Robert Smith: A Birthday Full of Sad

I remember standing in front of the televsion as a small child watching drops of water fell upon a stalagmite as a funeral dirge blared from speakers that had seen better days. As a tiny misanthrope, these two things, caves (where stalagmites are birthed) and funeral dirges, spoke to my soul. At the tender age of 8, this first glimpse of Lovesong began my love affair with The Cure.

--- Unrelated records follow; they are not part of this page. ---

`src/msr_pkg.sv`:
```
// Shared constants, types and helpers for the maximum solar radiation pipeline.
package msr_pkg;

    localparam int CORDIC_ITERATIONS = 16;
    localparam int OUT_FRAC_BITS     = 10;
    localparam int ATAN_ENTRIES      = 24;

    // Q16 trig values and products
    localparam int Q_W = 18;
    typedef logic signed [Q_W-1:0] q16_t;

    // Q16 radians, wide enough for an unreduced day angle
    localparam int Z_W = 21;
    typedef logic signed [Z_W-1:0] ang_t;

    localparam int H_W      = 18;
    localparam int SQ_RAD_W = 34;
    localparam int ROOT_W   = SQ_RAD_W / 2;

    localparam int Q_ONE     = 65536;
    localparam int Q_PI      = 205887;
    localparam int Q_HALF_PI = 102944;
    localparam int Q_TWO_PI  = 411775;
    localparam int Q_GAIN    = 39797;

    localparam int DAY_OFFSET = 82;
    localparam int DAY_SCALE  = 6553600;
    localparam int DAY_DIV    = 5809;
    localparam int LAT_SCALE  = 2058874;
    localparam int LAT_DIV    = 180000;
    localparam int LAT_LIMIT  = 9000;
    localparam int SIN_TILT   = 26214;
    localparam int ECC        = 2163;

    localparam logic [15:0] ATAN_Q16 [ATAN_ENTRIES] = '{
        16'd51472, 16'd30386, 16'd16055, 16'd8150, 16'd4091, 16'd2047, 16'd1024, 16'd512,
        16'd256, 16'd128, 16'd64, 16'd32, 16'd16, 16'd8, 16'd4, 16'd2,
        16'd1, 16'd0, 16'd0, 16'd0, 16'd0, 16'd0, 16'd0, 16'd0
    };

    // Q16 product, rounded half up
    function automatic q16_t qmul(input q16_t a, input q16_t b);
        logic signed [2*Q_W-1:0] p;
        p = (2*Q_W)'(a) * (2*Q_W)'(b) + (2*Q_W)'(32768);
        return Q_W'(p >>> 16);
    endfunction

endpackage

```
`src/msr_cordic_rot.sv`:
```
// Pipelined CORDIC sine/cosine with range reduction.
module msr_cordic_rot #(
    parameter int ITER = msr_pkg::CORDIC_ITERATIONS
) (
    input  logic          aclk,
    input  logic          aresetn,
    input  logic          en,
    input  logic          in_vld,
    input  msr_pkg::ang_t in_z,
    output logic          out_vld,
    output msr_pkg::q16_t out_sin,
    output msr_pkg::q16_t out_cos
);

    localparam int CW = 20;
    typedef logic signed [CW-1:0] cw_t;

    localparam msr_pkg::ang_t TWO  = msr_pkg::ang_t'(msr_pkg::Q_TWO_PI);
    localparam msr_pkg::ang_t PI   = msr_pkg::ang_t'(msr_pkg::Q_PI);
    localparam msr_pkg::ang_t HALF = msr_pkg::ang_t'(msr_pkg::Q_HALF_PI);

    logic          vld1_reg;
    msr_pkg::ang_t z1_reg;
    logic          vld_reg  [0:ITER];
    logic          flip_reg [0:ITER];
    cw_t           x_reg    [0:ITER];
    cw_t           y_reg    [0:ITER];
    msr_pkg::ang_t z_reg    [0:ITER];
    logic          out_vld_reg;
    msr_pkg::q16_t sin_reg, cos_reg;

    msr_pkg::ang_t zr_next, zf_next;
    logic          flip_next;

    // wrap into (-pi, pi]; the argument stays within one turn below zero and two turns above
    always_comb begin
        if (in_z < 0) begin
            zr_next = in_z + TWO;
        end else if (in_z >= TWO) begin
            zr_next = in_z - TWO;
        end else begin
            zr_next = in_z;
        end
        if (zr_next > PI) begin
            zr_next = zr_next - TWO;
        end
    end

    // fold into [-pi/2, pi/2], cosine sign flips
    always_comb begin
        flip_next = 1'b0;
        zf_next   = z1_reg;
        if (z1_reg > HALF) begin
            zf_next   = PI - z1_reg;
            flip_next = 1'b1;
        end else if (z1_reg < -HALF) begin
            zf_next   = -PI - z1_reg;
            flip_next = 1'b1;
        end
    end

    always_ff @(posedge aclk) begin
        if (!aresetn) begin
            vld1_reg   <= 1'b0;
            vld_reg[0] <= 1'b0;
        end else if (en) begin
            vld1_reg   <= in_vld;
            vld_reg[0] <= vld1_reg;
        end
    end

    always_ff @(posedge aclk) begin
        if (en) begin
            z1_reg      <= zr_next;
            z_reg[0]    <= zf_next;
            flip_reg[0] <= flip_next;
            x_reg[0]    <= cw_t'(msr_pkg::Q_GAIN);
            y_reg[0]    <= '0;
        end
    end

    for (genvar g = 0; g < ITER; g++) begin : g_iter
        localparam msr_pkg::ang_t ATAN = msr_pkg::ang_t'(msr_pkg::ATAN_Q16[g]);
        cw_t dx, dy;
        assign dx = y_reg[g] >>> g;
        assign dy = x_reg[g] >>> g;

        always_ff @(posedge aclk) begin
            if (!aresetn) begin
                vld_reg[g+1] <= 1'b0;
            end else if (en) begin
                vld_reg[g+1] <= vld_reg[g];
            end
        end

        always_ff @(posedge aclk) begin
            if (en) begin
                flip_reg[g+1] <= flip_reg[g];
                if (z_reg[g] >= 0) begin
                    x_reg[g+1] <= x_reg[g] - dx;
                    y_reg[g+1] <= y_reg[g] + dy;
                    z_reg[g+1] <= z_reg[g] - ATAN;
                end else begin
                    x_reg[g+1] <= x_reg[g] + dx;
                    y_reg[g+1] <= y_reg[g] - dy;
                    z_reg[g+1] <= z_reg[g] + ATAN;
                end
            end
        end
    end

    always_ff @(posedge aclk) begin
        if (!aresetn) begin
            out_vld_reg <= 1'b0;
        end else if (en) begin
            out_vld_reg <= vld_reg[ITER];
        end
    end

    always_ff @(posedge aclk) begin
        if (en) begin
            sin_reg <= msr_pkg::Q_W'(y_reg[ITER]);
            cos_reg <= flip_reg[ITER] ? -msr_pkg::Q_W'(x_reg[ITER])
                                      : msr_pkg::Q_W'(x_reg[ITER]);
        end
    end

    assign out_vld = out_vld_reg;
    assign out_sin = sin_reg;
    assign out_cos = cos_reg;

endmodule

```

Obviously, I couldn’t rush out and get music because the internet had not yet been invented and I had no job. This made me even more sad. The world was not smiling upon me and this made my love for all things Robert Smith all the more apparent. He was singing my childhood pain while wearing eyeshadow and lipstick under a head of hair that was wild and crazy like my young emotions.

It wasn’t until sometime later that I was able to stand on the edge of the deep green sea that was The Cure’s music. When I lived in Germany, my caretaker had a friend that displayed a “Boy’s Don’t Cry” on her barracks wall. Strangely, a 20 something year old and a child of only 13 years could bond over their love for this band. She used to let me sit in her room and listen to all of her albums. It was a glorious time of EPIC SADNESS.

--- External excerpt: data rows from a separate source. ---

**src/msr_pkg.sv**
```systemverilog
// Shared constants, types and helpers for the maximum solar radiation pipeline.
package msr_pkg;

    localparam int CORDIC_ITERATIONS = 16;
    localparam int OUT_FRAC_BITS     = 10;
    localparam int ATAN_ENTRIES      = 24;

    // Q16 trig values and products
    localparam int Q_W = 18;
    typedef logic signed [Q_W-1:0] q16_t;

    // Q16 radians, wide enough for an unreduced day angle
    localparam int Z_W = 21;
    typedef logic signed [Z_W-1:0] ang_t;

    localparam int H_W      = 18;
    localparam int SQ_RAD_W = 34;
    localparam int ROOT_W   = SQ_RAD_W / 2;

    localparam int Q_ONE     = 65536;
    localparam int Q_PI      = 205887;
    localparam int Q_HALF_PI = 102944;
    localparam int Q_TWO_PI  = 411775;
    localparam int Q_GAIN    = 39797;

    localparam int DAY_OFFSET = 82;
    localparam int DAY_SCALE  = 6553600;
    localparam int DAY_DIV    = 5809;
    localparam int LAT_SCALE  = 2058874;
    localparam int LAT_DIV    = 180000;
    localparam int LAT_LIMIT  = 9000;
    localparam int SIN_TILT   = 26214;
    localparam int ECC        = 2163;

    localparam logic [15:0] ATAN_Q16 [ATAN_ENTRIES] = '{
        16'd51472, 16'd30386, 16'd16055, 16'd8150, 16'd4091, 16'd2047, 16'd1024, 16'd512,
        16'd256, 16'd128, 16'd64, 16'd32, 16'd16, 16'd8, 16'd4, 16'd2,
        16'd1, 16'd0, 16'd0, 16'd0, 16'd0, 16'd0, 16'd0, 16'd0
    };

    // Q16 product, rounded half up
    function automatic q16_t qmul(input q16_t a, input q16_t b);
        logic signed [2*Q_W-1:0] p;
        p = (2*Q_W)'(a) * (2*Q_W)'(b) + (2*Q_W)'(32768);
        return Q_W'(p >>> 16);
    endfunction

endpackage

```
**src/msr_cordic_vec.sv**
```systemverilog
// Pipelined CORDIC vectoring: angle of (x, y) for y >= 0, clamped to 0..pi.
module msr_cordic_vec #(
    parameter int ITER = msr_pkg::CORDIC_ITERATIONS,
    parameter int SB_W = 1
) (
    input  logic                       aclk,
    input  logic                       aresetn,
    input  logic                       en,
    input  logic                       in_vld,
    input  logic [msr_pkg::ROOT_W-1:0] in_y,
    input  msr_pkg::q16_t              in_x,
    input  logic [SB_W-1:0]            in_sb,
    output logic                       out_vld,
    output logic [msr_pkg::H_W-1:0]    out_h,
    output logic [SB_W-1:0]            out_sb
);

    localparam int VW = 20;
    typedef logic signed [VW-1:0] vw_t;

    localparam msr_pkg::ang_t PI   = msr_pkg::ang_t'(msr_pkg::Q_PI);
    localparam msr_pkg::ang_t HALF = msr_pkg::ang_t'(msr_pkg::Q_HALF_PI);

    logic            vld_reg  [0:ITER];
    logic            zero_reg [0:ITER];
    vw_t             x_reg    [0:ITER];
    vw_t             y_reg    [0:ITER];
    msr_pkg::ang_t   z_reg    [0:ITER];
    logic [SB_W-1:0] sb_reg   [0:ITER];
    logic                    out_vld_reg;
    logic [msr_pkg::H_W-1:0] h_reg;
    logic [SB_W-1:0]         sb_out_reg;

    vw_t           xi, yi, x_next, y_next;
    msr_pkg::ang_t z_next, zc;

    // left half-plane: rotate by -pi/2 first and start the angle at pi/2
    always_comb begin
        xi = vw_t'(in_x);
        yi = vw_t'({1'b0, in_y});
        if (xi < 0) begin
            x_next = yi;
            y_next = -xi;
            z_next = HALF;
        end else begin
            x_next = xi;
            y_next = yi;
            z_next = '0;
        end
    end

    always_ff @(posedge aclk) begin
        if (!aresetn) begin
            vld_reg[0] <= 1'b0;
        end else if (en) begin
            vld_reg[0] <= in_vld;
        end
    end

    always_ff @(posedge aclk) begin
        if (en) begin
            x_reg[0]    <= x_next;
            y_reg[0]    <= y_next;
            z_reg[0]    <= z_next;
            zero_reg[0] <= (in_y == '0) && (in_x == '0);
            sb_reg[0]   <= in_sb;
        end
    end

    for (genvar g = 0; g < ITER; g++) begin : g_iter
        localparam msr_pkg::ang_t ATAN = msr_pkg::ang_t'(msr_pkg::ATAN_Q16[g]);
        vw_t dx, dy;
        assign dx = y_reg[g] >>> g;
        assign dy = x_reg[g] >>> g;

        always_ff @(posedge aclk) begin
            if (!aresetn) begin
                vld_reg[g+1] <= 1'b0;
            end else if (en) begin
                vld_reg[g+1] <= vld_reg[g];
            end
        end

        always_ff @(posedge aclk) begin
            if (en) begin
                zero_reg[g+1] <= zero_reg[g];
                sb_reg[g+1]   <= sb_reg[g];
                if (y_reg[g] > 0) begin
                    x_reg[g+1] <= x_reg[g] + dx;
                    y_reg[g+1] <= y_reg[g] - dy;
                    z_reg[g+1] <= z_reg[g] + ATAN;
                end else begin
                    x_reg[g+1] <= x_reg[g] - dx;
                    y_reg[g+1] <= y_reg[g] + dy;
                    z_reg[g+1] <= z_reg[g] - ATAN;
                end
            end
        end
    end

    always_comb begin
        if (zero_reg[ITER]) begin
            zc = HALF;
        end else if (z_reg[ITER] < 0) begin
            zc = '0;
        end else if (z_reg[ITER] > PI) begin
            zc = PI;
        end else begin
            zc = z_reg[ITER];
        end
    end

    always_ff @(posedge aclk) begin
        if (!aresetn) begin
            out_vld_reg <= 1'b0;
        end else if (en) begin
            out_vld_reg <= vld_reg[ITER];
        end
    end

    always_ff @(posedge aclk) begin
        if (en) begin
            h_reg      <= msr_pkg::H_W'(zc);
            sb_out_reg <= sb_reg[ITER];
        end
    end

    assign out_vld = out_vld_reg;
    assign out_h   = h_reg;
    assign out_sb  = sb_out_reg;

endmodule

```
**config.mk**
```make
export PLATFORM = sky130hd
export DESIGN_NAME = msr_cordic_vec
export DESIGN_NICKNAME = d
export VERILOG_FILES = /design/src/msr_pkg.sv /design/src/msr_cordic_vec.sv
export SDC_FILE = /design/constraint.sdc
export NUM_CORES = 2
export LEC_CHECK = 0
export ABC_AREA = 1
export BUFFER_PORTS_ARGS = -buffer_cell sky130_fd_sc_hd__buf_2
export CAP_MARGIN = 40
export CELL_PAD_IN_SITES_DETAIL_PLACEMENT = 0
export CELL_PAD_IN_SITES_GLOBAL_PLACEMENT = 1
export CORE_MARGIN = 2
export CORE_UTILIZATION = 50
export DETAILED_ROUTE_END_ITERATION = 6
export GPL_TIMING_DRIVEN = 0
export PLACE_DENSITY_LB_ADDON = 0.3
export SLEW_MARGIN = 20
export SYNTH_ARGS = -nofsm -noshare
export SYNTH_HDL_FRONTEND = slang
export SYNTH_SLANG_ARGS = --single-unit
```
**constraint.sdc**
```tcl
create_clock -name aclk -period 3.79 [get_ports aclk]
set_input_delay 0.379 -clock aclk [delete_from_list [all_inputs] [get_ports aclk]]
set_output_delay 0.379 -clock aclk [all_outputs]
set_load 0.005 [all_outputs]
```
# Word level (Yosys, flattened, before mapping)
# Memory sizes are Yosys's and may differ from the RTL's. A register that Yosys moved wholly into a read port is not among the register bits.
# Cells that the tools add are included.
# word_totals
word_cells,366
memories,6
inputBits,40
ram_bits,1088
out_inout_bits,20
ff_bits,18
# classes
n_lt_le_gt_ge,19
reduce_logical,6
add_sub_neg,96
bitwise_logic,65
mux,171
# memory_table
name,depth,width,rd,rd_clocked_by_memory_dff,wr,line_no,text
z_reg,17,21,17,0,17,msr_cordic_vec.sv:28,msr_pkg::ang_t z_reg [0:ITER];
x_reg,17,20,16,0,17,msr_cordic_vec.sv:26,vw_t x_reg [0:ITER];
y_reg,17,20,16,0,17,msr_cordic_vec.sv:27,vw_t y_reg [0:ITER];
sb_reg,17,1,17,1,17,msr_cordic_vec.sv:29,logic [SB_W-1:0] sb_reg [0:ITER];
vld_reg,17,1,17,1,17,msr_cordic_vec.sv:24,logic vld_reg [0:ITER];
zero_reg,17,1,17,0,17,msr_cordic_vec.sv:25,logic zero_reg [0:ITER];
# ops
operator,count
20-bit 2-to-1 mux,34
21-bit 2-to-1 mux,16
20-bit by 1-bit greater-than comparator with 1-bit output (second input constant),16
1-bit 2-to-1 mux,118
1-bit OR,65
21-bit by 12-bit adder with 21-bit output (second input constant),2
21-bit by 12-bit subtractor with 21-bit output (second input constant),2
20-bit by 10-bit adder with 20-bit output,2
20-bit by 11-bit adder with 20-bit output,2
20-bit by 12-bit adder with 20-bit output,2
20-bit by 13-bit adder with 20-bit output,2
20-bit by 14-bit adder with 20-bit output,2
20-bit by 15-bit adder with 20-bit output,2
20-bit by 16-bit adder with 20-bit output,2
20-bit by 17-bit adder with 20-bit output,2
20-bit by 18-bit adder with 20-bit output,2
20-bit by 19-bit adder with 20-bit output,2
20-bit by 5-bit adder with 20-bit output,2
20-bit by 6-bit adder with 20-bit output,2
20-bit by 7-bit adder with 20-bit output,2
20-bit by 8-bit adder with 20-bit output,2
20-bit by 9-bit adder with 20-bit output,2
20-bit by 10-bit subtractor with 20-bit output,2
20-bit by 11-bit subtractor with 20-bit output,2
other kinds (55),70

# Longest topological paths before layout
# An unclocked memory read counts as a cell.
# depth
ltp_word,6
mapped_depth,24
mapped_depth_nobuf,23

# Worst setup path after synthesis
# OpenSTA, ideal clock, no wires.
# synth_path
kind,register to register
from,memory y_reg[6][6] in the netlist's numbering
to,memory x_reg[7][13] in the netlist's numbering (data pin)
period_less_slack_ps,3225
setup_time_ps,256
path_stages_with_launch,21
required_time_ps,3534
setup_slack_ps,565
t_arrival_ps,2968
n_path_buf,1
path_cell_list,edfxtp_1 > inv_1 > ha_1 > nand3_2 > nor3_2 > nand2_1 > nand2_1 > nand2_1 > buf_6 > inv_2 > nor2_1 > xor2_1 > ha_1 > a21oi_1 > nand2_1 > a21boi_0 > o21ai_0 > nand2_1 > inv_1 > o21bai_1 > nand2_1
# synth_rtl
element,line_no
"start, declared",msr_cordic_vec.sv:27
"end, declared",msr_cordic_vec.sv:26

I didn’t know what Goth was back then. I just knew I was always sad because living sucked and Robert Smith made me happy because “HOLY SHIT SOMEONE FEELS LIKE ME!” So there I was, alone and eating lunch with the other band nerds in middle school talking about bands like Depeche Mode, NIN, Bauhaus, and well, you get the tragic idea.

It wasn’t until high school, when I could save my lunch money and scam those weird music clubs that sent you 20 CD’s in the mail for a penny that I was able to develope the musical tastes of most meloncholy mall goth.

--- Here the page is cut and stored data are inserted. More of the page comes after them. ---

$ cat src/sv/vsm_div.sv
// restoring divider for the Q1.15 mask ratio, one quotient bit per cycle
module vsm_div #(
    parameter int DW = 45
) (
    input  logic                      aclk,
    input  logic                      aresetn,
    input  logic                      start,
    input  logic [DW-1:0]             num,
    input  logic [DW-1:0]             den,
    output logic                      done,
    output logic [vsm_pkg::MASK_W-1:0] quot
);
    import vsm_pkg::*;

    localparam int CNT_W = $clog2(FRAC_BITS + 1);

    logic              busy_reg;
    logic              done_reg;
    logic [CNT_W-1:0]  cnt_reg;
    logic [DW-1:0]     rem_reg;
    logic [DW-1:0]     den_reg;
    logic [MASK_W-1:0] quot_reg;
    logic [DW:0]       shifted;
    logic              take;

    assign shifted = {rem_reg, 1'b0};
    assign take    = shifted >= {1'b0, den_reg};

    always_ff @(posedge aclk) begin
        if (!aresetn) begin
            busy_reg <= 1'b0;
            done_reg <= 1'b0;
            cnt_reg  <= '0;
        end else begin
            done_reg <= 1'b0;
            if (start) begin
                den_reg <= den;
                rem_reg <= num;
                if (den == '0) begin
                    quot_reg <= '0;
                    done_reg <= 1'b1;
                end else if (num >= den) begin
                    quot_reg <= MASK_ONE;
                    done_reg <= 1'b1;
                end else begin
                    quot_reg <= '0;
                    busy_reg <= 1'b1;
                    cnt_reg  <= CNT_W'(FRAC_BITS);
                end
            end else if (busy_reg) begin
                rem_reg  <= take ? DW'(shifted - {1'b0, den_reg}) : DW'(shifted);
                quot_reg <= {quot_reg[MASK_W-2:0], take};
                cnt_reg  <= cnt_reg - CNT_W'(1);
                if (cnt_reg == CNT_W'(1)) begin
                    busy_reg <= 1'b0;
                    done_reg <= 1'b1;
                end
            end
        end
    end

    assign done = done_reg;
    assign quot = quot_reg;

endmodule
$ cat config.mk
export PLATFORM = sky130hd
export DESIGN_NAME = vsm_div
export DESIGN_NICKNAME = d
export VERILOG_FILES = /design/src/sv/vsm_pkg.sv /design/src/sv/vsm_div.sv
export SDC_FILE = /design/constraint.sdc
export NUM_CORES = 1
export LEC_CHECK = 0
export BUFFER_PORTS_ARGS = -buffer_cell sky130_fd_sc_hd__buf_4
export CORE_UTILIZATION = 40
export CTS_BUF_LIST = sky130_fd_sc_hd__clkbuf_4 sky130_fd_sc_hd__clkbuf_8
export CTS_CLUSTER_SIZE = 25
export DETAILED_ROUTE_END_ITERATION = 10
export PLACE_DENSITY = 0.66
export SLEW_MARGIN = 0
export SYNTH_ARGS = -nofsm -noshare
export SYNTH_HDL_FRONTEND = slang
export SYNTH_SLANG_ARGS = --single-unit
$ cat constraint.sdc
create_clock -name aclk -period 3.8 [get_ports aclk]
set_clock_uncertainty 0.1 [all_clocks]
set_input_delay 0.57 -clock aclk [delete_from_list [all_inputs] [get_ports aclk]]
set_output_delay 0.57 -clock aclk [all_outputs]
set_load 0.05 [all_outputs]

Things I can thank Robert Smith for:

  • My love of cats.
  • My love of sadness.
  • My love for locking myself in my room with tea candles lit as I cry.
  • My love of caves.

Now that I am done rambling on about my love for The Cure, I just want to wish Robert Smith the best birthday ever. You know, because he deserves it. He deserves it because he saved from the despair of my youth and oh so sad emotions.

So, today, Robert Smith, I just want to give you this:

See? All cats ARE grey. Happy Birthday, Robert Smith!